··· Recorded information ···

What follows belongs to an exercise in optimizing a design on an open flow for small area and a short achievable clock period; a production flow would make more cautious choices.
Where RTL was checked, it was by simulation tests only, not by an equivalence proof against the original.
No activity file was given, so power comes from the tool's default toggle rates.

==> module lab4_2, before the edit <==
module lab4_2(
  input [1:0] mode,
  input [2:0] n_gasoline_pumps,
  input [2:0] n_diesel_pumps,
  input [3:0] fuel_amount,
  input fuel_type,
  input CLK,
  input rst,
  output [0:5] pump_status,
  output is_gasoline_queue_not_full,
  output is_diesel_queue_not_full,
  output [3:0] n_cars_in_gasoline_queue,
  output [3:0] n_cars_in_diesel_queue,
  output [7:0] total_gasoline_needed,
  output [7:0] total_diesel_needed,
  output reg invalid_gasoline_car,
  output reg invalid_diesel_car,
  output reg invalid_setup_params
);
reg [5:0] gas;           
reg [5:0] dsl;           
reg g_none, d_none;      
reg [5:0] st;            
reg [2:0] rem [0:5];     
wire [3:0] cg, cd;       
wire [7:0] tg, td;       
integer j;
wire set_up = gas[0] | dsl[0];
wire [5:0] inuse = gas | dsl;
assign n_cars_in_gasoline_queue = cg | {4{g_none}};
assign n_cars_in_diesel_queue   = cd | {4{d_none}};
assign total_gasoline_needed    = tg | {8{g_none}};
assign total_diesel_needed      = td | {8{d_none}};
assign is_gasoline_queue_not_full = ~g_none & ~cg[3];
assign is_diesel_queue_not_full   = ~d_none & ~cd[3];
genvar gj;
generate for (gj = 0; gj < 6; gj = gj + 1) begin : ps
  assign pump_status[gj] = st[gj];
end endgenerate
wire proc = ~mode[1];    
wire amt_ok = fuel_amount[3] ? (fuel_amount[2:0] == 3'd0) : (fuel_amount[2:0] != 3'd0);
wire [2:0] amt = fuel_amount[2:0];
wire vg0 = mode[0] & ~fuel_type & amt_ok & ~g_none;
wire vd0 = mode[0] &  fuel_type & amt_ok & ~d_none;
wire [5:0] busy = ~st & inuse;
wire [3:0] setup_sum = {1'b0, n_gasoline_pumps} + {1'b0, n_diesel_pumps};
wire valid_setup = (setup_sum != 4'd0) && (setup_sum <= 4'd6);
wire do_setup = mode[1] & valid_setup;
reg [5:0] gas_new, use_new;
always @* begin
  for (j = 0; j < 6; j = j + 1) begin
    gas_new[j] = (n_gasoline_pumps > j);
    use_new[j] = (setup_sum > j);
  end
end
wire [5:0] tq_g, tq_d, tn_g, tn_d;
wire [17:0] hg, hd;
wire acc_g, acc_d;
lab4_2_fuel fuel_g (
  .CLK(CLK), .proc(proc), .clear(do_setup), .take_m(st & gas),
  .busy_m(~st & gas), .v(vg0), .amount(fuel_amount),
  .tq(tq_g), .tn(tn_g), .h(hg), .acc(acc_g), .cnt(cg), .total(tg));
lab4_2_fuel fuel_d (
  .CLK(CLK), .proc(proc), .clear(do_setup), .take_m(st & dsl),
  .busy_m(~st & dsl), .v(vd0), .amount(fuel_amount),
  .tq(tq_d), .tn(tn_d), .h(hd), .acc(acc_d), .cnt(cd), .total(td));
always @(posedge CLK) begin
  if (rst) begin
    gas <= 0;
    dsl <= 0;
    g_none <= 1;
    d_none <= 1;
    invalid_gasoline_car <= 0;
    invalid_diesel_car <= 0;
    invalid_setup_params <= 0;
  end else if (mode[1]) begin
    invalid_gasoline_car <= 0;
    invalid_diesel_car <= 0;
    invalid_setup_params <= ~valid_setup;
    if (valid_setup) begin
      gas <= gas_new;
      dsl <= use_new & ~gas_new;
      g_none <= (n_gasoline_pumps == 3'd0);
      d_none <= (n_diesel_pumps == 3'd0);
    end
  end else begin
    if (set_up) begin
      if (!mode[0]) invalid_setup_params <= 0;
      invalid_gasoline_car <= mode[0] & ~fuel_type & ~acc_g;
      invalid_diesel_car   <= mode[0] &  fuel_type & ~acc_d;
    end else if (mode[0]) begin
      invalid_gasoline_car <= 0;
      invalid_diesel_car <= 0;
    end
  end
end
reg [5:0] st_run;
reg [2:0] rem_run [0:5];
always @* begin
  for (j = 0; j < 6; j = j + 1) begin
    if (busy[j]) begin
      st_run[j] = (rem[j] == 3'd1);
      rem_run[j] = rem[j] - 3'd1;
    end else begin
      st_run[j] = st[j] & ~(tq_g[j] | tq_d[j] | tn_g[j] | tn_d[j]);
      rem_run[j] = tq_g[j] ? hg[3*j +: 3] : tq_d[j] ? hd[3*j +: 3] : amt;
    end
  end
end
always @(posedge CLK) begin
  if (rst) st <= 6'd0;
  else if (proc) st <= st_run;
  else if (do_setup) st <= use_new;
  for (j = 0; j < 6; j = j + 1)
    if (proc) rem[j] <= rem_run[j];
end
endmodule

···

— Work instructions —
The reply should hold only the lines from the top of the records through the line that has "wire [3:0] setup_sum", each one exact.

— Solution —
What follows belongs to an exercise in optimizing a design on an open flow for small area and a short achievable clock period; a production flow would make more cautious choices.
Where RTL was checked, it was by simulation tests only, not by an equivalence proof against the original.
No activity file was given, so power comes from the tool's default toggle rates.

==> module lab4_2, before the edit <==
module lab4_2(
  input [1:0] mode,
  input [2:0] n_gasoline_pumps,
  input [2:0] n_diesel_pumps,
  input [3:0] fuel_amount,
  input fuel_type,
  input CLK,
  input rst,
  output [0:5] pump_status,
  output is_gasoline_queue_not_full,
  output is_diesel_queue_not_full,
  output [3:0] n_cars_in_gasoline_queue,
  output [3:0] n_cars_in_diesel_queue,
  output [7:0] total_gasoline_needed,
  output [7:0] total_diesel_needed,
  output reg invalid_gasoline_car,
  output reg invalid_diesel_car,
  output reg invalid_setup_params
);
reg [5:0] gas;           
reg [5:0] dsl;           
reg g_none, d_none;      
reg [5:0] st;            
reg [2:0] rem [0:5];     
wire [3:0] cg, cd;       
wire [7:0] tg, td;       
integer j;
wire set_up = gas[0] | dsl[0];
wire [5:0] inuse = gas | dsl;
assign n_cars_in_gasoline_queue = cg | {4{g_none}};
assign n_cars_in_diesel_queue   = cd | {4{d_none}};
assign total_gasoline_needed    = tg | {8{g_none}};
assign total_diesel_needed      = td | {8{d_none}};
assign is_gasoline_queue_not_full = ~g_none & ~cg[3];
assign is_diesel_queue_not_full   = ~d_none & ~cd[3];
genvar gj;
generate for (gj = 0; gj < 6; gj = gj + 1) begin : ps
  assign pump_status[gj] = st[gj];
end endgenerate
wire proc = ~mode[1];    
wire amt_ok = fuel_amount[3] ? (fuel_amount[2:0] == 3'd0) : (fuel_amount[2:0] != 3'd0);
wire [2:0] amt = fuel_amount[2:0];
wire vg0 = mode[0] & ~fuel_type & amt_ok & ~g_none;
wire vd0 = mode[0] &  fuel_type & amt_ok & ~d_none;
wire [5:0] busy = ~st & inuse;
wire [3:0] setup_sum = {1'b0, n_gasoline_pumps} + {1'b0, n_diesel_pumps};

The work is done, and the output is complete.